BIJOU THEATER. The Bijou was a famed Dubuque theater located on the northwest corner of Fourth and Main STREETS and the successor to the COATES OPERA HOUSE.

In 1904 Jacob Rosenthal, of Siegfried and Rosenthal of Omaha, Nebraska, was hired by the building owners to take over its management. Under his leadership, the Coates became a vaudeville house with its opening night November 14, 1904. From then until June 1905, the theater daily presented a two-hour afternoon and two-hour evening performance with an admission price of ten cents. Six musical numbers were presented at each performance. The infamous Cherry Sisters whose "singing" often led to fruit and other produce being thrown at them were booked in 1906. In February 1907 Rosenthal offered for the fourth time since taking over the theater eight acts in the same week. (1) Ever the businessman, Rosenthal offered such audience-building inducements as twins coming to the theater together having their choice of seating during the second week in January in 1910. (2) In November 1905 he advertised that a "Read Live Baby" would be presented to someone in attendance on a Saturday evening. True to his word, a beautiful little pink--pig--was bestowed to the winner. (see advertisement)

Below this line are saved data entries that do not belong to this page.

This design comes from an exercise in tuning for small area, a short achievable clock period and few clock cycles on the open sky130 flow, not from production work. At most, simulation tests tie the RTL to the original design; equivalence was not proved. For run 2, only the layout was checked, not whether the RTL still works. No activity file was given, so power comes from the tool's default toggle rates.

File: flow/config.mk
export PLATFORM = sky130hd
export DESIGN_NAME = signifl
export DESIGN_NICKNAME = signifl
export VERILOG_FILES = /design/flow/design.v
export SDC_FILE = /design/flow/constraint.sdc
export NUM_CORES = 4
export LEC_CHECK = 0
export CAP_MARGIN = 30
export CELL_PAD_IN_SITES_DETAIL_PLACEMENT = 2
export CELL_PAD_IN_SITES_GLOBAL_PLACEMENT = 2
export CORE_MARGIN = 2
export CORE_UTILIZATION = 25
export CTS_CLUSTER_DIAMETER = 120
export CTS_CLUSTER_SIZE = 20
export PLACE_DENSITY = 0.35
export SLEW_MARGIN = 40
File: flow/constraint.sdc
create_clock -name core_clock -period 25.0 [get_ports {clk}]
set_input_delay 5.0000 -clock core_clock [delete_from_list [all_inputs] [get_ports {clk}]]
set_output_delay 5.0000 -clock core_clock [all_outputs]
set_load 0.01 [all_outputs]
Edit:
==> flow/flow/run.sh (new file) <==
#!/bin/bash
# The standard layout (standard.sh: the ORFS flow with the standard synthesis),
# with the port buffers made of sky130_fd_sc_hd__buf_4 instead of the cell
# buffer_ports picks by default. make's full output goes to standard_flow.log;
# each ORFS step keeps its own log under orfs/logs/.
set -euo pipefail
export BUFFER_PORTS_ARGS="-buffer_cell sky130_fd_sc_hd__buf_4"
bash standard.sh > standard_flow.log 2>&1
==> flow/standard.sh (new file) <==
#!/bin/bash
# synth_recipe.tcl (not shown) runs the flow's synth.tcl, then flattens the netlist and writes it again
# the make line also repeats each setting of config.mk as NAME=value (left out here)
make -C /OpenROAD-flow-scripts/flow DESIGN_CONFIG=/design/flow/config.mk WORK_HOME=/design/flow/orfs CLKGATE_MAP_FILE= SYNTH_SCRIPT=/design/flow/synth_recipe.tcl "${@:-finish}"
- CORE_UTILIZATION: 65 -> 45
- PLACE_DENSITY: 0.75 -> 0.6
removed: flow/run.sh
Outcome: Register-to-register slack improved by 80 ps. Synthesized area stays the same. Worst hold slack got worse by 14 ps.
This is an optimization exercise on Yosys and OpenROAD, whose aim is small area, not a production implementation.
The RTL was checked by simulation tests, not by an equivalence proof against the original design.
Power is estimated from default activity; no workload was simulated. The flow treats the clock pin as an ideal source, which a real chip does not have.

Design reflow_link, start of the top module:
module reflow_link (
    input  wire        clk,
    input  wire        rst,
    input  wire        rx_valid,
    input  wire [7:0]  rx_data,
    output wire        rx_ready,
    input  wire        cmd_valid,
    input  wire [3:0]  cmd_op,
    input  wire [63:0] cmd_arg,
    output wire        cmd_ready,
    output wire        resp_valid,
    output wire [1:0]  resp_err,
    output wire [32:0] resp_data,
    output wire [6:0]  resp_count,
    output wire        tx_valid,
    output wire [7:0]  tx_data,
    output reg         telem_valid,
    output wire [7:0]  telem_mode,
    output wire [7:0]  telem_runmode,
    output wire [7:0]  telem_stage,
    output wire        telem_fan,
    output wire        telem_lamp,
    output wire [31:0] telem_temp1,
    output wire [31:0] telem_temp2,
    output wire [2:0]  telem_err
);
    localparam [3:0] OP_SENDMODE   = 4'd1;
    localparam [3:0] OP_SENDPROF   = 4'd2;
    localparam [3:0] OP_WCLEAR     = 4'd3;
    localparam [3:0] OP_WSNAP      = 4'd4;
    localparam [3:0] OP_SCUR       = 4'd5;
    localparam [3:0] OP_CONNECT    = 4'd6;
  ...
For scale: roughly 230 I/O pins, ~51,000 sq um of cells after synthesis.
export LEC_CHECK = 0
export CAP_MARGIN = 20
export CORE_MARGIN = 2
export CORE_UTILIZATION = 60
export CTS_BUF_LIST = sky130_fd_sc_hd__clkbuf_8
export CTS_CLUSTER_DIAMETER = 40
export CTS_CLUSTER_SIZE = 20
export PLACE_DENSITY = 0.75
export SLEW_MARGIN = 20
create_clock -name core_clock -period 10.0 [get_ports {clk}]
standard.sh (not shown) runs the stock make flow with config.mk's settings and CLKGATE_MAP_FILE= SYNTH_SCRIPT=/design/flow/synth_recipe.tcl, a recipe that flattens the netlist after the stock synthesis.
==> flow/flow/run.sh <==
#!/bin/bash
# Standard ORFS layout (the standard.sh) with two changes:
#  - ports are buffered with sky130_fd_sc_hd__buf_1 instead of the resizer's default choice;
#  - clock tree synthesis runs without dummy loads.
# All tool output goes to make.log in the work folder (ORFS keeps per-step logs under orfs/logs).
set -euo pipefail
export BUFFER_PORTS_ARGS="-buffer_cell sky130_fd_sc_hd__buf_1"
export CTS_ARGS="-sink_clustering_enable -repair_clock_nets -dont_use_dummy_load -buf_list sky130_fd_sc_hd__clkbuf_16 -sink_clustering_size 34 -sink_clustering_max_diameter 80"
bash standard.sh > make.log 2>&1
The first run finished with antenna violations left.
Change:
--- a/flow/flow/run.sh
+++ b/flow/flow/run.sh
@@ -6,4 +6,4 @@
 set -euo pipefail
 export BUFFER_PORTS_ARGS="-buffer_cell sky130_fd_sc_hd__buf_1"
-export CTS_ARGS="-sink_clustering_enable -repair_clock_nets -dont_use_dummy_load -buf_list sky130_fd_sc_hd__clkbuf_16 -sink_clustering_size 34 -sink_clustering_max_diameter 80"
+export CTS_ARGS="-sink_clustering_enable -repair_clock_nets -dont_use_dummy_load -buf_list sky130_fd_sc_hd__clkbuf_8 -sink_clustering_size 20 -sink_clustering_max_diameter 60"
 bash standard.sh > make.log 2>&1
Effect: This time the run ran to the end with no violations. Sequential power hardly moves. Count of clock-buffer cells in the layout came out higher by 57. Utilization came out lower by 0.13 points. Final area is about the same. Clock power came out lower by a few percent.
Change:
- CTS_CLUSTER_DIAMETER: 40 -> 60
What happened: Total power is unchanged. Synthesized cell count is unchanged. Design area is unchanged. Clock power barely changes. Global-route usage stays the same. Final cell count stays the same. Via count does not change. Sequential share of layout area stays the same. Routed wire length is unchanged.
Change:
--- a/flow/flow/run.sh
+++ b/flow/flow/run.sh
@@ -6,4 +6,4 @@
 set -euo pipefail
 export BUFFER_PORTS_ARGS="-buffer_cell sky130_fd_sc_hd__buf_1"
-export CTS_ARGS="-sink_clustering_enable -repair_clock_nets -dont_use_dummy_load -buf_list sky130_fd_sc_hd__clkbuf_8 -sink_clustering_size 20 -sink_clustering_max_diameter 60"
+export CTS_ARGS="-sink_clustering_enable -repair_clock_nets -dont_use_dummy_load -buf_list sky130_fd_sc_hd__clkbuf_8 -sink_clustering_size 20 -sink_clustering_max_diameter 40"
 bash standard.sh > make.log 2>&1
- CTS_CLUSTER_DIAMETER: 60 -> 40
After rerunning: Maximum frequency is lower by 0.66%. Sequential power barely changes. Cell area is higher by 0.64%. Utilization is higher by 0.42 points. Via count hardly moves. Cell count is higher by 0.59%.

Another version of the RTL of reflow_link (not shown whole).
For scale: about 2900 cells after synthesis, about 2300 flip-flops, ~230 I/O pins.
Settings: LEC_CHECK=0, CAP_MARGIN=20, CORE_MARGIN=2, CORE_UTILIZATION=60, CTS_BUF_LIST=sky130_fd_sc_hd__clkbuf_8, CTS_CLUSTER_DIAMETER=40, CTS_CLUSTER_SIZE=20, PLACE_DENSITY=0.75, SLEW_MARGIN=20; clock period 10.0 ns.
==> flow/flow/run.sh <==
#!/bin/bash
# Standard ORFS layout (the standard.sh) with two changes:
#  - ports are buffered with sky130_fd_sc_hd__buf_1 instead of the resizer's default choice;
#  - clock tree synthesis runs without dummy loads.
# All tool output goes to make.log in the work folder (ORFS keeps per-step logs under orfs/logs).
set -euo pipefail
export BUFFER_PORTS_ARGS="-buffer_cell sky130_fd_sc_hd__buf_1"
export CTS_ARGS="-sink_clustering_enable -repair_clock_nets -dont_use_dummy_load -buf_list sky130_fd_sc_hd__clkbuf_8 -sink_clustering_size 24 -sink_clustering_max_diameter 30"
bash standard.sh > make.log 2>&1
Rerun with:
--- a/flow/flow/run.sh
+++ b/flow/flow/run.sh
@@ -8 +8 @@
-export CTS_ARGS="-sink_clustering_enable -repair_clock_nets -dont_use_dummy_load -buf_list sky130_fd_sc_hd__clkbuf_8 -sink_clustering_size 24 -sink_clustering_max_diameter 30"
+export CTS_ARGS="-sink_clustering_enable -repair_clock_nets -dont_use_dummy_load -buf_list sky130_fd_sc_hd__clkbuf_8 -sink_clustering_size 20 -sink_clustering_max_diameter 40"
The changed run went through all stages and came out clean. Die area does not change. Routed wire length fell by a few percent. Worst setup slack gets worse by 0.12 ns. Via count goes down slightly. Power shrinks by a few percent. Clock-buffer cell count goes down by 73. Core utilization fell by 1.2 points. Non-clock buffer count stays the same. Synthesized cell count is unchanged. Global-route usage is lower by 0.48 points. Final cell count went down slightly.
Rerun with:
--- a/flow/flow/run.sh
+++ b/flow/flow/run.sh
@@ -8 +8 @@
-export CTS_ARGS="-sink_clustering_enable -repair_clock_nets -dont_use_dummy_load -buf_list sky130_fd_sc_hd__clkbuf_8 -sink_clustering_size 20 -sink_clustering_max_diameter 40"
+export CTS_ARGS="-sink_clustering_enable -repair_clock_nets -dont_use_dummy_load -buf_list sky130_fd_sc_hd__clkbuf_4 -sink_clustering_size 10 -sink_clustering_max_diameter 30"
What happened: Critical path depth stays the same; setup slack improves by 0.020 ns; routed wire length hardly moves.
Rerun with:
--- a/flow/flow/run.sh
+++ b/flow/flow/run.sh
@@ -8 +8 @@
-export CTS_ARGS="-sink_clustering_enable -repair_clock_nets -dont_use_dummy_load -buf_list sky130_fd_sc_hd__clkbuf_4 -sink_clustering_size 10 -sink_clustering_max_diameter 30"
+export CTS_ARGS="-sink_clustering_enable -repair_clock_nets -dont_use_dummy_load -buf_list sky130_fd_sc_hd__clkbuf_4 -sink_clustering_size 12 -sink_clustering_max_diameter 25"
Result:
- power goes up by 2.1%
- via count goes up by 1.0%
- final cell count goes up by 1.2%
- critical path depth does not change
- fmax goes down by 0.44%
- final area goes up by 0.71%
- wire length goes up by 0.92%
- core utilization goes up by 0.47 points

Setup of v52:
The RTL this note starts from:
==> flow/design.v <==
module reflow_link (
    input  wire        clk,
    input  wire        rst,
    input  wire        rx_valid,
    input  wire [7:0]  rx_data,
    output wire        rx_ready,
    input  wire        cmd_valid,
    input  wire [3:0]  cmd_op,
    input  wire [63:0] cmd_arg,
    output wire        cmd_ready,
    output wire        resp_valid,
    output wire [1:0]  resp_err,
    output wire [32:0] resp_data,
    output wire [6:0]  resp_count,
    output wire        tx_valid,
    output wire [7:0]  tx_data,
    output reg         telem_valid,
    output wire [7:0]  telem_mode,
    output wire [7:0]  telem_runmode,
    output wire [7:0]  telem_stage,
    output wire        telem_fan,
    output wire        telem_lamp,
    output wire [31:0] telem_temp1,
    output wire [31:0] telem_temp2,
    output wire [2:0]  telem_err
);
    localparam [3:0] OP_SENDMODE   = 4'd1;
    localparam [3:0] OP_SENDPROF   = 4'd2;
    localparam [3:0] OP_WCLEAR     = 4'd3;
    localparam [3:0] OP_WSNAP      = 4'd4;
    localparam [3:0] OP_SCUR       = 4'd5;
    localparam [3:0] OP_CONNECT    = 4'd6;
    localparam [3:0] OP_DISCONNECT = 4'd7;
    localparam [3:0] ST_SEEK1 = 4'd0;
    localparam [3:0] ST_SEEK2 = 4'd1;
    localparam [3:0] ST_LAST  = 4'd14;
    reg         link;
    reg  [3:0]  st;
    reg  [7:0]  f_mode, f_runmode, f_stage;
    reg         f_fan, f_lamp;
    reg  [31:0] f_t1;
    reg  [23:0] f_t2;
    reg         s_valid;
    reg  [7:0]  s_mode, s_runmode, s_stage;
    reg         s_fan, s_lamp;
    reg  [6:0]  wcnt;
    reg  [5:0]  hp;
    reg  [64*33-1:0] ring;
    reg         wpend;
    reg         pend;
    reg  [1:0]  r_err;
    reg         r_cnt, r_sess, r_wait;
    reg  [5:0]  idx;
    reg  [3:0]  tx_st;
    reg         tx_prof;
    reg  [63:0] tx_arg;
    wire tx_idle = (tx_st == 4'd0);
    assign cmd_ready = !pend && !wpend && tx_idle;
    wire cmd_fire = cmd_valid && cmd_ready;
    assign rx_ready  = !pend && !wpend && !cmd_fire;
    wire rx_fire  = rx_valid && rx_ready;
    wire op_conn = (cmd_op == OP_CONNECT) || (cmd_op == OP_DISCONNECT);
    wire op_send = (cmd_op == OP_SENDMODE) || (cmd_op == OP_SENDPROF);
    wire new_conn = cmd_fire && op_conn;
    wire wclear   = cmd_fire && (op_conn || cmd_op == OP_WCLEAR);
    wire rx_live = rx_fire && link;
    wire commit  = rx_live && (st == ST_LAST);
    always @(posedge clk) begin
        if (rst)
            link <= 1'b0;
        else if (new_conn)
            link <= (cmd_op == OP_CONNECT);
    end
    always @(posedge clk) begin
        if (rst || new_conn)
            st <= ST_SEEK1;
        else if (rx_live) begin
            case (st)
                ST_SEEK1: st <= (rx_data == 8'hFA) ? ST_SEEK2 : ST_SEEK1;
                ST_SEEK2: st <= (rx_data == 8'hAF) ? 4'd2 :
                                (rx_data == 8'hFA) ? ST_SEEK2 : ST_SEEK1;
                ST_LAST:  st <= ST_SEEK1;
                default:  st <= st + 4'd1;
            endcase
        end
    end
    always @(posedge clk) begin
        if (rx_live) begin
            case (st)
                4'd2, ST_LAST: f_mode <= rx_data;
                4'd3:  f_runmode     <= rx_data;
                4'd4:  f_stage       <= rx_data;
                4'd5:  f_fan         <= (rx_data != 8'd0);
                4'd6:  f_lamp        <= (rx_data != 8'd0);
                4'd7:  f_t1[7:0]     <= rx_data;
                4'd8:  f_t1[15:8]    <= rx_data;
                4'd9:  f_t1[23:16]   <= rx_data;
                4'd10: f_t1[31:24]   <= rx_data;
                4'd11: f_t2[7:0]     <= rx_data;
                4'd12: f_t2[15:8]    <= rx_data;
                4'd13: f_t2[23:16]   <= rx_data;
                default: ;
            endcase
        end
    end
    always @(posedge clk) begin
        if (rst || new_conn)
            s_valid <= 1'b0;
        else if (commit)
            s_valid <= 1'b1;
    end
    always @(posedge clk) begin
        if (commit) begin
            s_mode    <= f_mode;
            s_runmode <= f_runmode;
            s_stage   <= f_stage;
            s_fan     <= f_fan;
            s_lamp    <= f_lamp;
        end
    end
    always @(posedge clk) begin
        if (rst)
            telem_valid <= 1'b0;
        else
            telem_valid <= commit;
    end
    assign telem_mode    = s_mode;
    assign telem_runmode = s_runmode;
    assign telem_stage   = s_stage;
    assign telem_fan     = s_fan;
    assign telem_lamp    = s_lamp;
    assign telem_temp1   = f_t1;
    assign telem_temp2   = {f_mode, f_t2};
    assign telem_err     = {s_stage > 8'd5, s_runmode > 8'd2, s_mode > 8'd3};
    wire [32:0] sample = {1'b0, f_t1} + {1'b0, f_mode, f_t2};
    wire [5:0]  hsum   = hp + (wpend ? wcnt[5:0] : idx);
    wire        at0    = (hsum == 6'd0);
    wire        wr_hit = wpend && at0;
    wire        full   = wcnt[6];
    always @(posedge clk)
        ring <= {wr_hit ? sample : ring[32:0], ring[64*33-1:33]};
    always @(posedge clk)
        hp <= (wr_hit && full) ? 6'd0 : hp - 6'd1;
    always @(posedge clk) begin
        if (rst || wclear)
            wcnt <= 7'd0;
        else if (wr_hit && !full)
            wcnt <= wcnt + 7'd1;
    end
    always @(posedge clk) begin
        if (rst)
            wpend <= 1'b0;
        else if (commit)
            wpend <= 1'b1;
        else if (wr_hit)
            wpend <= 1'b0;
    end
    wire snap_in = ({1'b0, cmd_arg[7:0]} < {2'b00, wcnt});
    always @(posedge clk) begin
        if (cmd_fire) begin
            idx    <= cmd_arg[5:0];
            r_err  <= (op_send && !link) ? 2'd2 :
                      (cmd_op == 4'd0 || cmd_op[3]) ? 2'd3 : 2'd0;
            r_cnt  <= (cmd_op == OP_WSNAP);
            r_sess <= (cmd_op == OP_SCUR);
            r_wait <= (cmd_op == OP_WSNAP) && snap_in;
        end
    end
    assign resp_valid = pend && (!r_wait || at0);
    always @(posedge clk) begin
        if (rst)
            pend <= 1'b0;
        else if (cmd_fire)
            pend <= 1'b1;
        else if (resp_valid)
            pend <= 1'b0;
    end
    wire [26:0] sess_word = {1'b1, s_lamp, s_fan, s_stage, s_runmode, s_mode};
    assign resp_err   = r_err;
    assign resp_count = r_cnt ? wcnt : 7'd0;
    assign resp_data  = (r_wait ? ring[32:0] : 33'd0) |
                        {6'd0, (r_sess && s_valid) ? sess_word : 27'd0};
    always @(posedge clk) begin
        if (rst)
            tx_st <= 4'd0;
        else if (cmd_fire && link && op_send)
            tx_st <= 4'd1;
        else if (!tx_idle)
            tx_st <= (tx_st == (tx_prof ? 4'd11 : 4'd5)) ? 4'd0 : tx_st + 4'd1;
    end
    always @(posedge clk) begin
        if (cmd_fire)
            tx_prof <= cmd_op[1];
    end
    always @(posedge clk) begin
        if (cmd_fire)
            tx_arg <= {cmd_arg[39:32], cmd_arg[31:24], cmd_arg[23:16], cmd_arg[15:8],
                       cmd_arg[7:0],   cmd_arg[63:56], cmd_arg[55:48], cmd_arg[47:40]};
        else
            tx_arg <= {tx_arg[7:0], tx_arg[63:8]};
    end
    assign tx_valid = !tx_idle;
    assign tx_data  = (tx_st == 4'd1) ? 8'hFA :
                      (tx_st == 4'd2) ? 8'hAF :
                      (tx_st == 4'd3) ? {6'd0, tx_prof, !tx_prof} :
                      tx_arg[7:0];
endmodule
Settings: LEC_CHECK=0, CAP_MARGIN=20, CORE_MARGIN=2, CORE_UTILIZATION=40, PLACE_DENSITY=0.6, SLEW_MARGIN=20; clock period 10.0 ns.
run.sh (not shown) runs the stock make flow with config.mk's settings and CLKGATE_MAP_FILE= SYNTH_SCRIPT=/design/flow/synth_recipe.tcl, a recipe that flattens the netlist after the stock synthesis.
Stock flow here: none of the scripts above is used.
v52 completed end to end with timing, DRC and antenna clean.
From an optimization exercise on the open Yosys and OpenROAD flow, aimed at small area and a short achievable clock period; shortcuts taken in it are not production practice. In this exercise RTL edits were held to simulation tests only and were not proved equivalent to the original. No activity file was given, so power comes from the tool's default toggle rates.

// vga_anim
module vga_anim (
    input  wire        clk,
    input  wire        rst,           
    input  wire [15:0] script_len,    
    output wire [15:0] script_addr,   
    input  wire [47:0] script_data,   
    output wire        hsync_pin,
    output wire        vsync_pin,
    output wire [5:0]  color,
    output wire [2:0]  fault_code
);
For scale: ~3400 cells after synthesis, ~1600 flip-flops, ~93 I/O pins.
clock: 10.0 ns
lec_check: 0
cap_margin: 20
core_margin: 2
core_utilization: 45
slew_margin: 20
synth_hierarchical: 1
synth_minimum_keep_size: 0
standard.sh (not shown) runs the stock make flow with config.mk's settings and CLKGATE_MAP_FILE= SYNTH_SCRIPT=/design/flow/synth_recipe.tcl, a recipe that flattens the netlist after the stock synthesis.
==> flow/flow/run.sh <==
#!/bin/bash
# Standard ORFS layout (the standard.sh, unchanged synthesis) with:
#  - timing repair aiming below the clock period (repair_timing works on every
#    path whose slack is under SETUP_SLACK_MARGIN),
#  - plain buf_1 port buffers (repair resizes them where timing needs it),
#  - larger clock-tree sink clusters (fewer leaf clock buffers),
#  - rst placed among the output pins it gates (flow/io.tcl), so its input
#    buffer can drive the output gates directly,
#  - a max-fanout design rule added to the floorplan's constraints, so that
#    repair_design splits the grid's very wide data nets into smaller ones
#    (the clock period, I/O delays and loads are unchanged).
set -euo pipefail
ARGS=(
  SETUP_SLACK_MARGIN=6.0
  "BUFFER_PORTS_ARGS=-buffer_cell sky130_fd_sc_hd__buf_1"
  CTS_CLUSTER_SIZE=25 CTS_CLUSTER_DIAMETER=90
  IO_CONSTRAINTS=$PWD/flow/io.tcl
)
RES=$PWD/orfs/results/$FLOW_PLATFORM/vga_anim/base
bash standard.sh "${ARGS[@]}" floorplan > standard_floorplan.log 2>&1
echo 'set_max_fanout 80 [current_design]' >> "$RES/2_floorplan.sdc"
bash standard.sh "${ARGS[@]}" finish > standard_finish.log 2>&1
==> flow/flow/io.tcl <==
# Keep rst next to the outputs it gates, so the reset-to-output paths
# (input delay + output delay + a gate) stay short.
set_io_pin_constraint -group -order -region bottom:* -pin_names {
  script_addr[15] script_addr[14] script_addr[13] script_addr[12]
  script_addr[11] script_addr[10] script_addr[9] script_addr[8]
  color[5] color[4] color[3] hsync_pin rst vsync_pin color[2] color[1] color[0]
  script_addr[7] script_addr[6] script_addr[5] script_addr[4]
  script_addr[3] script_addr[2] script_addr[1] script_addr[0]
}
Change:
--- a/flow/flow/run.sh
+++ b/flow/flow/run.sh
@@ -13,3 +13,3 @@
 ARGS=(
-  SETUP_SLACK_MARGIN=6.0
+  SETUP_SLACK_MARGIN=5.85
   "BUFFER_PORTS_ARGS=-buffer_cell sky130_fd_sc_hd__buf_1"
--- a/flow/config.mk
+++ b/flow/config.mk
@@ -9,3 +9,3 @@
 export CORE_MARGIN = 2
-export CORE_UTILIZATION = 45
+export CORE_UTILIZATION = 50
 export SLEW_MARGIN = 20
The new run went through all stages and came out clean; via count is higher by 1.1%; clock power barely changes; area after synthesis does not change; first-iteration DRC count rose by 11%; routed wire length goes up by 0.32%; clock-buffer cell count goes down by 4; worst hold slack gains 4.3 ps.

In 1908 the DUBUQUE OPERA HOUSE COMPANY purchased and renamed the building the Bijou Theater. Extensive remodeling began almost immediately. The stage was lowered from the second to the first floor, and four box seats were installed on each side of the expanded stage. The horseshoe-shaped gallery was often the scene of verbal exchanges between the "Packing House Row" on one side and the "Dutchtown Gang" on the opposite side. (3)

Ruins of the Bijou.
The New Bijou, considered one of Iowa's most beautiful, was destroyed by fire on April 7, 1910. Firemen discovered smoke coming from under the stage door. The origin of the blaze was never determined.

The theater owners announced immediately that architects would be arriving the following week to draw plans for a "larger and grander" theater. The actors and actresses left unemployed and in loss of their costumes by the fire sold tickets to a benefit at UNION PARK that was arranged to help them re-establish their acts. Work began on what became the MAJESTIC THEATRE.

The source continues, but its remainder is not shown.